Task instructions: Extract all lines that hold "clock" from the records below.

[Collected data]
- - -

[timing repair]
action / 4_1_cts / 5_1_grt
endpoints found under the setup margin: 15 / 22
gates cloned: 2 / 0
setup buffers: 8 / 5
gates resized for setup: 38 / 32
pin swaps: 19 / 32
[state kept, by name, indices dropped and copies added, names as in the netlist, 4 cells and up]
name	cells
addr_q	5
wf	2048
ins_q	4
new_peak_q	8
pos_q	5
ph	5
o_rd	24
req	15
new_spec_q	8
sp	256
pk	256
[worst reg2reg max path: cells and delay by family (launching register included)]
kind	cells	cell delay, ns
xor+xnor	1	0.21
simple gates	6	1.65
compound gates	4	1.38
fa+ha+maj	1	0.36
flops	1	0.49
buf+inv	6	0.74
Background: an optimization exercise with open tools, aiming at a short achievable clock period and few clock cycles per item. Do not read the settings as production practice. In this exercise RTL edits were held to simulation tests only and were not proved equivalent to the original.

==> inputs of job 3097 <==
// cpu_top
module cpu_top (
    input  logic                   clk,
    input  logic                   rst_n,
    input  logic                   inst_vld,
    input  logic                   inst_last,
    input  cpu_isa_pkg::op_t       inst_op,
    input  cpu_isa_pkg::inst_id_t  inst_id,
    input  cpu_isa_pkg::reg_id_t   inst_dst_reg,
    input  cpu_isa_pkg::reg_id_t   inst_src_reg0,
    input  cpu_isa_pkg::reg_id_t   inst_src_reg1,
    input  cpu_isa_pkg::imm_t      inst_imm,
    output logic                   fetch_vld,
    output cpu_isa_pkg::pc_t       fetch_pc,
    output cpu_isa_pkg::inst_id_t  fetch_id,
    output logic                   inst_rdy,
    output logic                   write_mem_vld,
    output cpu_isa_pkg::inst_id_t  write_mem_id,
    output cpu_isa_pkg::data_t     write_mem_addr,
    output cpu_isa_pkg::data_t     write_mem_data,
    output logic                   exec_finish
);
clock: 6.0 ns
lec_check: 0
cap_margin: 20
core_margin: 2
core_utilization: 40
setup_slack_margin: 3.3
slew_margin: 20
synth_hierarchical: 1
synth_minimum_keep_size: 0
run.sh (not shown) runs the stock make flow with config.mk's settings and CLKGATE_MAP_FILE= SYNTH_SCRIPT=/design/flow/synth_recipe.tcl, a recipe that flattens the netlist after the stock synthesis.
==> job 5098 (differences from job 3097) <==
--- a/flow/design.v
+++ b/flow/design.v
@@ -795,14 +795,34 @@
         else                                     byp0 = rd_data0;
         if (addi)                                byp1 = cpu_isa_pkg::data_t'(imm);
         else if (alu_wb_vld && alu_wb_reg == s1) byp1 = alu_wb_data;
         else if (mul_wb_vld && mul_wb_reg == s1) byp1 = mul_wb_data;
         else                                     byp1 = rd_data1;
     end
 endmodule
+module fetch_ctr (
+    input  logic             clk,
+    input  logic             rst_n,
+    input  logic             fetch_en,
+    input  logic             inst_last,
+    output logic             fetched_q,
+    output logic             fetch,
+    output cpu_isa_pkg::pc_t pc
+);
+    assign fetch = fetch_en && !(fetched_q && inst_last);
+    always_ff @(posedge clk or negedge rst_n) begin
+        if (!rst_n) begin
+            fetched_q <= 1'b0;
+            pc        <= '0;
+        end else begin
+            fetched_q <= fetch;
+            if (fetch) pc <= pc + 1'b1;
+        end
+    end
+endmodule
 module issue_ctrl (
     input  logic                   clk,
     input  logic                   rst_n,
     input  logic                   inst_vld,
     input  logic                   inst_last,
     input  cpu_isa_pkg::op_t       inst_op,
     input  cpu_isa_pkg::inst_id_t  inst_id,
@@ -844,15 +864,14 @@
     output logic [3:0]             ex_b_sh,
     output cpu_isa_pkg::data_t     ex_a_mul,
     output cpu_isa_pkg::data_t     ex_b_mul,
     output cpu_isa_pkg::data_t     ex_a_st,
     output cpu_isa_pkg::data_t     ex_b_st
 );
     typedef struct packed {
-        logic                  last;
         logic                  st;
         logic                  mul;
         logic                  addi;
         logic [3:0]            fn;      
         cpu_isa_pkg::inst_id_t id;
         cpu_isa_pkg::reg_id_t  dst;
         cpu_isa_pkg::reg_id_t  s0;
@@ -861,21 +880,20 @@
         logic [15:0]           oh0;     
         logic [15:0]           oh1;
     } qent_t;
     qent_t       in_ent;
     qent_t       q0, q1, q2, q3;
     qent_t       d0, d1;             
     logic        v0, v1, v2, v3;     
-    logic        fetch_en;
+    logic        fetch_en, fetch_off;
     logic        last_seen;
     cpu_isa_pkg::pc_t pc_q;
     logic        arrive;
     logic        arrive_last;
     always_comb begin
-        in_ent.last = inst_last;
         in_ent.st   = (inst_op == cpu_isa_pkg::OP_ST);
         in_ent.mul  = (inst_op == cpu_isa_pkg::OP_MUL);
         in_ent.addi = (inst_op == cpu_isa_pkg::OP_ADD_IMM);
         in_ent.fn[0] = (inst_op == cpu_isa_pkg::OP_ADD_IMM) || (inst_op == cpu_isa_pkg::OP_ADD);
         in_ent.fn[1] = (inst_op == cpu_isa_pkg::OP_SHL);
         in_ent.fn[2] = (inst_op == cpu_isa_pkg::OP_SHR);
         in_ent.fn[3] = (inst_op == cpu_isa_pkg::OP_CMP_GT);
@@ -886,16 +904,26 @@
         in_ent.imm  = inst_imm;
         in_ent.oh0  = 16'b1 << inst_src_reg0;
         in_ent.oh1  = 16'b1 << inst_src_reg1;
     end
     assign inst_rdy    = 1'b1;
     assign arrive      = inst_vld;
     assign arrive_last = inst_vld && inst_last;
-    logic fetched_q;
-    assign fetch_vld   = fetch_en && !(fetched_q && inst_last);
+    logic fetched_q, fetch_int;
+    assign fetch_en    = !fetch_off;
+    assign fetch_vld   = !fetch_off && !(fetched_q && inst_last);
+    fetch_ctr u_fetch (
+        .clk       (clk),
+        .rst_n     (rst_n),
+        .fetch_en  (fetch_en),
+        .inst_last (inst_last),
+        .fetched_q (fetched_q),
+        .fetch     (fetch_int),
+        .pc        (pc_q)
+    );
     assign fetch_pc    = pc_q;
     assign fetch_id    = pc_q;
     cpu_isa_pkg::data_t c0_byp0, c0_byp1, c1_byp0, c1_byp1;
     logic c0_fa_alu, c0_fb_alu, c0_fa_mul, c0_fb_mul, c0_stall;
     logic c1_fa_alu, c1_fb_alu, c1_fa_mul, c1_fb_mul, c1_stall;
     assign rd_sel0 = d0.oh0;
     assign rd_sel1 = d0.oh1;
@@ -930,21 +958,21 @@
     assign c0_stall = st0_q;
     assign c1_stall = st1_q;
     function automatic logic may_pass(input qent_t o, input qent_t y);
         logic raw, war, waw;
         raw = !o.st && reads(o.dst, y);
         war = !y.st && reads(y.dst, o);
         waw = !o.st && !y.st && (o.dst == y.dst);
-        may_pass = !raw && !war && !waw && !(o.st && y.st) && !y.last;
+        may_pass = !raw && !war && !waw && !(o.st && y.st);
     endfunction
     logic indep, indep_n;
     logic pop0, pop1, issue;
     logic hoist;
     assign hoist = c0_stall || (d1.mul && !d0.mul);
-    assign pop1  = v0 && hoist && v1 && !c1_stall && indep;
+    assign pop1  = v0 && hoist && v1 && !c1_stall && indep && !(last_seen && !v2);
     assign pop0  = v0 && !c0_stall && !pop1;
     assign issue = pop0 || pop1;
     qent_t              ie;
     cpu_isa_pkg::data_t i_byp0, i_byp1;
     logic               i_fa_alu, i_fb_alu, i_fa_mul, i_fb_mul;
     always_comb begin
         if (pop1) begin
@@ -1013,15 +1041,15 @@
             ex_wr      <= 1'b0;
             ex_last    <= 1'b0;
         end else begin
             ex_int_vld <= issue && !ie.mul;
             ex_mul_vld <= issue && ie.mul;
             ex_st      <= issue && ie.st;
             ex_wr      <= issue && !ie.st;
-            ex_last    <= issue && ie.last;
+            ex_last    <= pop0 && last_seen && !v1;
         end
     end
     assign exec_finish = fin_q;
     fwd_mux #(16) u_fa_add (.op(opa_add), .s_alu(sa_add_alu), .s_mul(sa_add_mul), .v_alu(alu_wb_data), .v_mul(mul_wb_data), .y(ex_a_add));
     fwd_mux #(16) u_fb_add (.op(opb_add), .s_alu(sb_add_alu), .s_mul(sb_add_mul), .v_alu(alu_wb_data), .v_mul(mul_wb_data), .y(ex_b_add));
     fwd_mux #(16) u_fa_sh  (.op(opa_sh),  .s_alu(sa_sh_alu),  .s_mul(sa_sh_mul),  .v_alu(alu_wb_data), .v_mul(mul_wb_data), .y(ex_a_sh));
     fwd_mux #(4)  u_fb_sh  (.op(opb_sh),  .s_alu(sb_sh_alu),  .s_mul(sb_sh_mul),  .v_alu(alu_wb_data[3:0]), .v_mul(mul_wb_data[3:0]), .y(ex_b_sh));
@@ -1078,28 +1106,24 @@
     end
     always_ff @(posedge clk or negedge rst_n) begin
         if (!rst_n) begin
             v0          <= 1'b0;
             v1          <= 1'b0;
             v2          <= 1'b0;
             v3          <= 1'b0;
-            fetch_en    <= 1'b1;
-            fetched_q   <= 1'b0;
+            fetch_off   <= 1'b0;
             last_seen   <= 1'b0;
-            pc_q        <= '0;
             fin_q       <= 1'b0;
         end else begin
             v0        <= v0_n;
             v1        <= v1_n;
             v2        <= v2_n;
             v3        <= v3_n;
-            fetched_q <= fetch_vld;
             last_seen <= last_seen || arrive_last;
-            fetch_en  <= !last_seen && !arrive_last && (!v2_n || (!v3_n && !fetch_vld));
-            if (fetch_vld) pc_q <= pc_q + 1'b1;
+            fetch_off <= !(!last_seen && !arrive_last && (!v2_n || (!v3_n && !fetch_int)));
             if (ex_last) fin_q <= 1'b1;
         end
     end
 endmodule
 `timescale 1ns/1ps
 module cpu_top (
     input  logic                   clk,
==> flow/config.mk (replaced) <==
export PLATFORM = sky130hd
export DESIGN_NAME = cpu_top
export DESIGN_NICKNAME = cpu_top
export VERILOG_FILES = /design/flow/design.v
export SDC_FILE = /design/flow/constraint.sdc
export NUM_CORES = 4
export LEC_CHECK = 0
export CAP_MARGIN = 20
export CORE_MARGIN = 2
export CORE_UTILIZATION = 40
export SETUP_SLACK_MARGIN = 3.5
export SLEW_MARGIN = 20
export SYNTH_HIERARCHICAL = 1
export SYNTH_MINIMUM_KEEP_SIZE = 0
==> run summary <==
metric                                                                     job 5098                    job 3097
Fraction of area in non-clock buffers                                         8.04%                       6.55%
Hold endpoint                                            u_int_unit.write_mem_id[0]  u_int_unit.write_mem_id[7]
Worst hold start                                              u_issue_ctrl.ex_id[0]       u_issue_ctrl.ex_id[7]
Cell type of the slowest stage on the worst timing path                      xor3_1                     dfxtp_2
Largest stage delay on the critical path                                    0.53 ns                     1.03 ns
FF+latch area                                                            0.0241 mm2                  0.0243 mm2
Seq Cell Count                                                                  973                         979
Final design utilization                                                      46.9%                       45.5%
Non-CTS inverters                                                                20                          22
Hold Slack                                                                 0.397 ns                    0.403 ns
Post-Route WL                                                                264 mm                      255 mm
Run status                                                 timing/DRC/antenna clean    timing/DRC/antenna clean
Amount of wire on met3 after detailed routing                               36.8 mm                     35.6 mm
Share of layout cells above drive strength 1                                  20.8%                       16.6%
Total number of vias                                                         54,300                      54,000
Buffers & Inverters on Critical Path                                              3                           0
Testbench counts of job 3097, summed over its fixed seeds: cycles 23,301, insts 22,445.
Testbench counts of job 5098, summed over its fixed seeds: cycles 23,301, insts 22,445.

-- static timing again, ports no longer ideal --
The flow's constraints put no driver on any port. The routed layouts listed below were extracted and timed again, unchanged, in two steps.
Step 1, drivers: a clkbuf_16 drives clk and a buf_2 each remaining input, both assumed.
Step 2 also shifts input and output timing later by t, the mid clock arrival at the registers, as if the neighbouring blocks saw the same clock.
Three values: ideal, step 1, step 2; two values: the first two.
run | t (ns) | setup WS [ns] | worst setup path at the end | latest minus earliest clock arrival (ns)
job 3097 | 0.795 | 3.204 / 3.165 / 2.546 | input to register | 0.048 / 0.048
job 5098 | 0.825 | 3.253 / 3.210 / 2.676 | input to register | 0.092 / 0.092
After both steps every run listed still meets setup and hold. The setup slack of job 3097, which loses most, moves by -0.039 ns with the drivers and by -0.658 ns with both steps.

- - -

Answer to the problem:
Background: an optimization exercise with open tools, aiming at a short achievable clock period and few clock cycles per item. Do not read the settings as production practice. In this exercise RTL edits were held to simulation tests only and were not proved equivalent to the original.
clock: 6.0 ns
Fraction of area in non-clock buffers                                         8.04%                       6.55%
Step 2 also shifts input and output timing later by t, the mid clock arrival at the registers, as if the neighbouring blocks saw the same clock.
run | t (ns) | setup WS [ns] | worst setup path at the end | latest minus earliest clock arrival (ns)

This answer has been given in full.